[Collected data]

* * *

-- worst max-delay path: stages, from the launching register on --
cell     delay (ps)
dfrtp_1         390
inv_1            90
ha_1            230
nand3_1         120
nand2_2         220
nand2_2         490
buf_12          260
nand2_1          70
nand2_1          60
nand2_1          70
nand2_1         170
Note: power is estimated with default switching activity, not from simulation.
--- src/flat_wrapper.sv ---
// flat-port wrapper written by rule: the top's interface ports become plain ports
module pos_tracker_rpt_flat 
#(
    parameter int WIDTH         = 8,
    parameter int X_MAX         = 159,
    parameter int Y_MAX         = 119,
    parameter int X_RESET       = 80,
    parameter int Y_RESET       = 60,
    parameter int STEP          = 1,
    parameter int REPEAT_DELAY  = 16,
    parameter int REPEAT_PERIOD = 4
)
  (clk, rst_n, bus_dir_udlr, bus_wrap_en, bus_load, bus_load_x, bus_load_y, bus_x_pos, bus_y_pos, bus_at_edge, bus_moved);
  pos_tracker_rpt_if #(.WIDTH(WIDTH)) bus_i ();
  input  logic clk;
  input  logic rst_n;
  input wire logic [$bits(bus_i.dir_udlr)-1:0] bus_dir_udlr;
  input wire logic [$bits(bus_i.wrap_en)-1:0] bus_wrap_en;
  input wire logic [$bits(bus_i.load)-1:0] bus_load;
  input wire logic [$bits(bus_i.load_x)-1:0] bus_load_x;
  input wire logic [$bits(bus_i.load_y)-1:0] bus_load_y;
  output wire logic [$bits(bus_i.x_pos)-1:0] bus_x_pos;
  output wire logic [$bits(bus_i.y_pos)-1:0] bus_y_pos;
  output wire logic [$bits(bus_i.at_edge)-1:0] bus_at_edge;
  output wire logic [$bits(bus_i.moved)-1:0] bus_moved;
  assign bus_i.dir_udlr = bus_dir_udlr;
  assign bus_i.wrap_en = bus_wrap_en;
  assign bus_i.load = bus_load;
  assign bus_i.load_x = bus_load_x;
  assign bus_i.load_y = bus_load_y;
  assign bus_x_pos = bus_i.x_pos;
  assign bus_y_pos = bus_i.y_pos;
  assign bus_at_edge = bus_i.at_edge;
  assign bus_moved = bus_i.moved;
  pos_tracker_rpt #(.WIDTH(WIDTH), .X_MAX(X_MAX), .Y_MAX(Y_MAX), .X_RESET(X_RESET), .Y_RESET(Y_RESET), .STEP(STEP), .REPEAT_DELAY(REPEAT_DELAY), .REPEAT_PERIOD(REPEAT_PERIOD)) u_core (.clk(clk), .rst_n(rst_n), .bus(bus_i));
endmodule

* * *

* **Work to be completed**: Transcribe every entry exactly.

* **Response below**:
-- worst max-delay path: stages, from the launching register on --
cell     delay (ps)
dfrtp_1         390
inv_1            90
ha_1            230
nand3_1         120
nand2_2         220
nand2_2         490
buf_12          260
nand2_1          70
nand2_1          60
nand2_1          70
nand2_1         170
Note: power is estimated with default switching activity, not from simulation.
--- src/flat_wrapper.sv ---
// flat-port wrapper written by rule: the top's interface ports become plain ports
module pos_tracker_rpt_flat 
#(
    parameter int WIDTH         = 8,
    parameter int X_MAX         = 159,
    parameter int Y_MAX         = 119,
    parameter int X_RESET       = 80,
    parameter int Y_RESET       = 60,
    parameter int STEP          = 1,
    parameter int REPEAT_DELAY  = 16,
    parameter int REPEAT_PERIOD = 4
)
  (clk, rst_n, bus_dir_udlr, bus_wrap_en, bus_load, bus_load_x, bus_load_y, bus_x_pos, bus_y_pos, bus_at_edge, bus_moved);
  pos_tracker_rpt_if #(.WIDTH(WIDTH)) bus_i ();
  input  logic clk;
  input  logic rst_n;
  input wire logic [$bits(bus_i.dir_udlr)-1:0] bus_dir_udlr;
  input wire logic [$bits(bus_i.wrap_en)-1:0] bus_wrap_en;
  input wire logic [$bits(bus_i.load)-1:0] bus_load;
  input wire logic [$bits(bus_i.load_x)-1:0] bus_load_x;
  input wire logic [$bits(bus_i.load_y)-1:0] bus_load_y;
  output wire logic [$bits(bus_i.x_pos)-1:0] bus_x_pos;
  output wire logic [$bits(bus_i.y_pos)-1:0] bus_y_pos;
  output wire logic [$bits(bus_i.at_edge)-1:0] bus_at_edge;
  output wire logic [$bits(bus_i.moved)-1:0] bus_moved;
  assign bus_i.dir_udlr = bus_dir_udlr;
  assign bus_i.wrap_en = bus_wrap_en;
  assign bus_i.load = bus_load;
  assign bus_i.load_x = bus_load_x;
  assign bus_i.load_y = bus_load_y;
  assign bus_x_pos = bus_i.x_pos;
  assign bus_y_pos = bus_i.y_pos;
  assign bus_at_edge = bus_i.at_edge;
  assign bus_moved = bus_i.moved;
  pos_tracker_rpt #(.WIDTH(WIDTH), .X_MAX(X_MAX), .Y_MAX(Y_MAX), .X_RESET(X_RESET), .Y_RESET(Y_RESET), .STEP(STEP), .REPEAT_DELAY(REPEAT_DELAY), .REPEAT_PERIOD(REPEAT_PERIOD)) u_core (.clk(clk), .rst_n(rst_n), .bus(bus_i));
endmodule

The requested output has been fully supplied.